Address
- 100 Airport Road Mountain Village, Alaska, 99632 United States

District information
- Type: Public
- Grades: Pre-K–12
- NCES District ID: 0200003

Students and staff
- Students: 2,027
- Teachers: 128.56
- Staff: 232.46
- Student–teacher ratio: 15.77

Other information
- Website: lysd.org

= Lower Yukon School District =

School district in Alaska, U.S

Lower Yukon School District is a school district headquartered in Mountain Village, Alaska, serving the Kusilvak Census Area. As of the 2017–18 school year, it has 1,998 students across 10 schools. 91% are American Indian or Alaska Native and 5% are multiracial.

==Schools==
The district operates only K-12 schools due to the small and isolated nature of the villages within the district. Each village has one school. High school students have the option of applying out-of-district to the state's public boarding schools, Nenana Student Living Center and Mt.

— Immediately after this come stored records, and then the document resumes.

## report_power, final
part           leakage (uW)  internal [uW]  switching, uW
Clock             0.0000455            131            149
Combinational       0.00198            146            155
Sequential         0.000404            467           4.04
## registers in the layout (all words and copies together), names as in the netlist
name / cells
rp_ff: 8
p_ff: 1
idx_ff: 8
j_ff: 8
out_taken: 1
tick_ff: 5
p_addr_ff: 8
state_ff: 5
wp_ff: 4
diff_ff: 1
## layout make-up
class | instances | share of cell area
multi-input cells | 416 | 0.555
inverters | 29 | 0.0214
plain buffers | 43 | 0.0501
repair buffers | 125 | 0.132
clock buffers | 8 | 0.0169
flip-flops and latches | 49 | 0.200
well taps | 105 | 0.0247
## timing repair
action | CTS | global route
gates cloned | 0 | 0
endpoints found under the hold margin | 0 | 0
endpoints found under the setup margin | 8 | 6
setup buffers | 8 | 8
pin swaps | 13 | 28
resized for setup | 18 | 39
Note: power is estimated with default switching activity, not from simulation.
--- src/isort_pkg.sv ---
// Shared types and constants of the insertion sorter.
package isort_pkg;

  localparam int MaxItems   = 32;
  localparam int ValueWidth = 32;

  typedef logic signed [ValueWidth-1:0] value_t;

  typedef enum logic {
    StFill,
    StDrain
  } state_e;

  // Word broadcast from the controller to every cell.
  typedef struct packed {
    logic   insert;
    logic   shift;
    value_t value;
  } cell_ctrl_t;

  // What a cell shows to its neighbors.
  typedef struct packed {
    logic   valid;
    logic   ins;
    value_t value;
  } cell_link_t;

endpackage

--- src/isort_if.sv ---
// Valid/ready channel interfaces for the insertion sorter.
interface isort_in_if;
  logic                 valid;
  logic                 ready;
  isort_pkg::value_t    value;
  logic                 last_item;

  modport source (output valid, output value, output last_item, input ready);
  modport sink   (input valid, input value, input last_item, output ready);
endinterface
### src/hdl/dpcs_pkg.sv
// Shared types and constants of the depth-to-point-cloud sampler.
package dpcs_pkg;

   localparam int DEF_MAX_COLS = 1024;
   localparam int DEF_MAX_ROWS = 1024;

   // Widest row or column index the parameters allow (4096 entries).
   localparam int POS_W = 12;
   localparam int COORD_W = 29;
   localparam int QUEUE_DEPTH = 4;

   localparam logic [3:0] STRIDE_NEAR = 4'd3;
   localparam logic [3:0] STRIDE_MID = 4'd8;
   localparam logic [3:0] STRIDE_FAR = 4'd15;
   localparam logic [15:0] NEAR_LIMIT_MM = 16'd100;
   localparam logic [9:0] DEF_ROW_START = 10'd240;

   localparam logic [2:0] REG_FOCAL_X = 3'd0;
   localparam logic [2:0] REG_FOCAL_Y = 3'd1;
   localparam logic [2:0] REG_CENTER_X = 3'd2;
   localparam logic [2:0] REG_CENTER_Y = 3'd3;
   localparam logic [2:0] REG_FAR_LIMIT = 3'd4;
   localparam logic [2:0] REG_ROW_START = 3'd5;
   localparam logic [2:0] REG_ZONE_MID = 3'd6;
   localparam logic [2:0] REG_ZONE_FAR = 3'd7;

   typedef struct packed {
      logic [15:0] focal_x;
      logic [15:0] focal_y;
      logic [15:0] center_x;
      logic [15:0] center_y;
      logic [15:0] far_limit_mm;
      logic [9:0] row_start;
      logic [9:0] row_zone_mid;
      logic [9:0] row_zone_far;
   } csr_type;

   typedef struct packed {
      logic [15:0] depth_mm;
      logic [15:0] cost;
      logic [POS_W-1:0] row;
      logic [POS_W-1:0] col;
      logic [15:0] frame;
   } job_type;

   typedef struct packed {
      logic full;
      logic empty;
   } qstat_type;

endpackage
`src/rtl/pvc_pkg.sv`:
```
// shared types and constants of the two-wheel pi velocity controller
`timescale 1ns / 1ps
`default_nettype none
package pvc_pkg;

  localparam int unsigned DATA_W     = 16;
  localparam int unsigned CFG_ADDR_W = 4;
  localparam int unsigned MEAS_W     = 19;
  localparam int unsigned ERR_W      = 21;

  localparam logic [1:0] REG_PROP_GAIN    = 2'd0;
  localparam logic [1:0] REG_INT_GAIN     = 2'd1;
  localparam logic [1:0] REG_COUNT_SCALE  = 2'd2;
  localparam logic [1:0] REG_PERIOD_SCALE = 2'd3;

  localparam logic [15:0] PROP_GAIN_RST    = 16'd256;
  localparam logic [15:0] INT_GAIN_RST     = 16'd0;
  localparam logic [15:0] COUNT_SCALE_RST  = 16'd20017;
  localparam logic [15:0] PERIOD_SCALE_RST = 16'd3277;

  typedef enum logic [2:0] {
    ST_IDLE,
    ST_MEAS,
    ST_ERR,
    ST_PROD,
    ST_INTEG,
    ST_IPROD,
    ST_SUM,
    ST_DONE
  } step_e;

  typedef struct packed {
    logic  load;
    step_e step;
  } pvc_ctrl_t;

  typedef struct packed {
    logic [15:0] prop_gain;
    logic [15:0] int_gain;
    logic [15:0] count_scale;
    logic [15:0] period_scale;
  } pvc_cfg_t;

endpackage
`default_nettype wire

```
`src/rtl/pvc_cfg.sv`:
```
// apb register file for gains and scales
`timescale 1ns / 1ps
`default_nettype none
module pvc_cfg (
  input  wire logic                            clk_i,
  input  wire logic                            rst_ni,
  input  wire logic                            psel,
  input  wire logic                            penable,
  input  wire logic                            pwrite,
  input  wire logic [pvc_pkg::CFG_ADDR_W-1:0]  paddr,
  input  wire logic [31:0]                     pwdata,
  output logic      [31:0]                     prdata,
  output logic                                 pready,
  output pvc_pkg::pvc_cfg_t                    cfg_o
);

  pvc_pkg::pvc_cfg_t cfg_q, cfg_d;
  logic [1:0]        reg_idx;

  assign reg_idx = paddr[3:2];
  assign pready  = 1'b1;
  assign cfg_o   = cfg_q;

  always_comb begin
    cfg_d = cfg_q;
    if (psel && penable && pwrite) begin
      case (reg_idx)
        pvc_pkg::REG_PROP_GAIN:    cfg_d.prop_gain    = pwdata[15:0];
        pvc_pkg::REG_INT_GAIN:     cfg_d.int_gain     = pwdata[15:0];
        pvc_pkg::REG_COUNT_SCALE:  cfg_d.count_scale  = pwdata[15:0];
        pvc_pkg::REG_PERIOD_SCALE: cfg_d.period_scale = pwdata[15:0];
        default:                   cfg_d = cfg_q;
      endcase
    end
  end

  always_comb begin
    case (reg_idx)
      pvc_pkg::REG_PROP_GAIN:    prdata = {16'd0, cfg_q.prop_gain};
      pvc_pkg::REG_INT_GAIN:     prdata = {16'd0, cfg_q.int_gain};
      pvc_pkg::REG_COUNT_SCALE:  prdata = {16'd0, cfg_q.count_scale};
      pvc_pkg::REG_PERIOD_SCALE: prdata = {16'd0, cfg_q.period_scale};
      default:                   prdata = 32'd0;
    endcase
  end

  always_ff @(posedge clk_i or negedge rst_ni) begin
    if (!rst_ni) begin
      cfg_q.prop_gain    <= pvc_pkg::PROP_GAIN_RST;
      cfg_q.int_gain     <= pvc_pkg::INT_GAIN_RST;
      cfg_q.count_scale  <= pvc_pkg::COUNT_SCALE_RST;
      cfg_q.period_scale <= pvc_pkg::PERIOD_SCALE_RST;
    end else begin
      cfg_q <= cfg_d;
    end
  end

endmodule
`default_nettype wire

```
===== config.mk =====
export PLATFORM = sky130hd
export DESIGN_NAME = pvc_merge_flat
export DESIGN_NICKNAME = d
export VERILOG_FILES = /design/src/rtl/pvc_pkg.sv /design/src/rtl/pvc_if.sv /design/src/rtl/pvc_merge.sv /design/src/flat_wrapper.sv
export SDC_FILE = /design/constraint.sdc
export NUM_CORES = 1
export LEC_CHECK = 0
export ABC_AREA = 1
export ABC_CLOCK_PERIOD_IN_PS = 3000
export BUFFER_PORTS_ARGS = -buffer_cell sky130_fd_sc_hd__buf_2
export CAP_MARGIN = 20
export CORE_MARGIN = 8
export CORE_UTILIZATION = 39
export DETAILED_ROUTE_END_ITERATION = 8
export GPL_ROUTABILITY_DRIVEN = 1
export PLACE_DENSITY = 0.77
export SYNTH_ARGS = -nofsm -noshare
export SYNTH_HDL_FRONTEND = slang
export SYNTH_SLANG_ARGS = --single-unit
export TNS_END_PERCENT = 1

===== constraint.sdc =====
create_clock -name clk_i -period 3 [get_ports clk_i]
set_input_delay 0.6 -clock clk_i [delete_from_list [all_inputs] [get_ports clk_i]]
set_output_delay 0.6 -clock clk_i [all_outputs]
set_load 0.01 [all_outputs]
[config.mk]
export PLATFORM = sky130hd
export DESIGN_NAME = pvc_seq
export DESIGN_NICKNAME = d
export VERILOG_FILES = /design/src/rtl/pvc_pkg.sv /design/src/rtl/pvc_seq.sv
export SDC_FILE = /design/constraint.sdc
export NUM_CORES = 1
export LEC_CHECK = 0
export ABC_AREA = 1
export ABC_CLOCK_PERIOD_IN_PS = 1150
export BUFFER_PORTS_ARGS = -buffer_cell sky130_fd_sc_hd__buf_4
export CAP_MARGIN = 30
export CELL_PAD_IN_SITES_DETAIL_PLACEMENT = 1
export CELL_PAD_IN_SITES_GLOBAL_PLACEMENT = 1
export CORE_AREA = 2 2 39 41
export CTS_CLUSTER_DIAMETER = 40
export CTS_CLUSTER_SIZE = 8
export DETAILED_ROUTE_END_ITERATION = 8
export DIE_AREA = 0 0 41 43
export PLACE_DENSITY = 0.54
export SLEW_MARGIN = 10
export SYNTH_ARGS = -nofsm -noshare
export SYNTH_HDL_FRONTEND = slang
export SYNTH_SLANG_ARGS = --single-unit
[constraint.sdc]
create_clock -name clk_i -period 1.15 [get_ports clk_i]
set_input_delay 0.23 -clock clk_i [delete_from_list [all_inputs] [get_ports clk_i]]
set_output_delay 0.23 -clock clk_i [all_outputs]
set_load 0.02 [all_outputs]
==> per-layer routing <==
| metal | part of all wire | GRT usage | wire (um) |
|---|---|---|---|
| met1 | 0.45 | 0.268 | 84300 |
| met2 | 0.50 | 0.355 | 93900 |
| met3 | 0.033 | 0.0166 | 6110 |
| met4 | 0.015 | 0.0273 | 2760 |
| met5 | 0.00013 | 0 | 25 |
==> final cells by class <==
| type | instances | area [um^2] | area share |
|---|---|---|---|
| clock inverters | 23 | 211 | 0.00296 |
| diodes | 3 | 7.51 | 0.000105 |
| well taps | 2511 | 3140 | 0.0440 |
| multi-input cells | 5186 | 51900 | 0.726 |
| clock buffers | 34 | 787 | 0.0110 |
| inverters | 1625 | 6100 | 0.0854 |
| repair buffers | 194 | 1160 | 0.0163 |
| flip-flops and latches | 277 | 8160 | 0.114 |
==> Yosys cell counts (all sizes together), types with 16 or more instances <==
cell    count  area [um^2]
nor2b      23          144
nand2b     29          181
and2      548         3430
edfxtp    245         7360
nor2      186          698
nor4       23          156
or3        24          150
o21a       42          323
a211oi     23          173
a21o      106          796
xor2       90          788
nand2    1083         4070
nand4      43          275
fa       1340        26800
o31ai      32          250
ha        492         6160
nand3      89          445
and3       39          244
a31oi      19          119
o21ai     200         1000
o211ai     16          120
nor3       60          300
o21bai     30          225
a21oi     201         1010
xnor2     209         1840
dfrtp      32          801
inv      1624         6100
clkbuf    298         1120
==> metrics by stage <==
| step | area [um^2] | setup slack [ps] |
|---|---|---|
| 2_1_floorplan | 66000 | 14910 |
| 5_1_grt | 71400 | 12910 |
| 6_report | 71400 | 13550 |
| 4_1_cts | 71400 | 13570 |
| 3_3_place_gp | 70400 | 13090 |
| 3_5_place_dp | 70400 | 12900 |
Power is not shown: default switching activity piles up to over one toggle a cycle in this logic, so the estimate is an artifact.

Edgecumbe High School.
- Alakanuk School (226 students)
- Emmonak School (207 students)
- Hooper Bay School (456 students)
- Kotlik School (179 students)
- Marshall School (119 students)
- Mountain Village School (196 students)
- Nunam Iqua School (64 students)
- Pilot Station School (191 students)
- Russian Mission School (125 students)
- Scammon Bay School (234 students)

High school juniors and seniors may apply to spend nine-week sessions at Kusilvak Career Academy, a residential program that allows students to take career and technical education classes in Anchorage.

===Former schools===
Pitkas Point School served eight students in pre-K through eighth grade and shut down after that 2011–12 school year. Students from Pitkas Point are now zoned for Saint Mary's City Schools.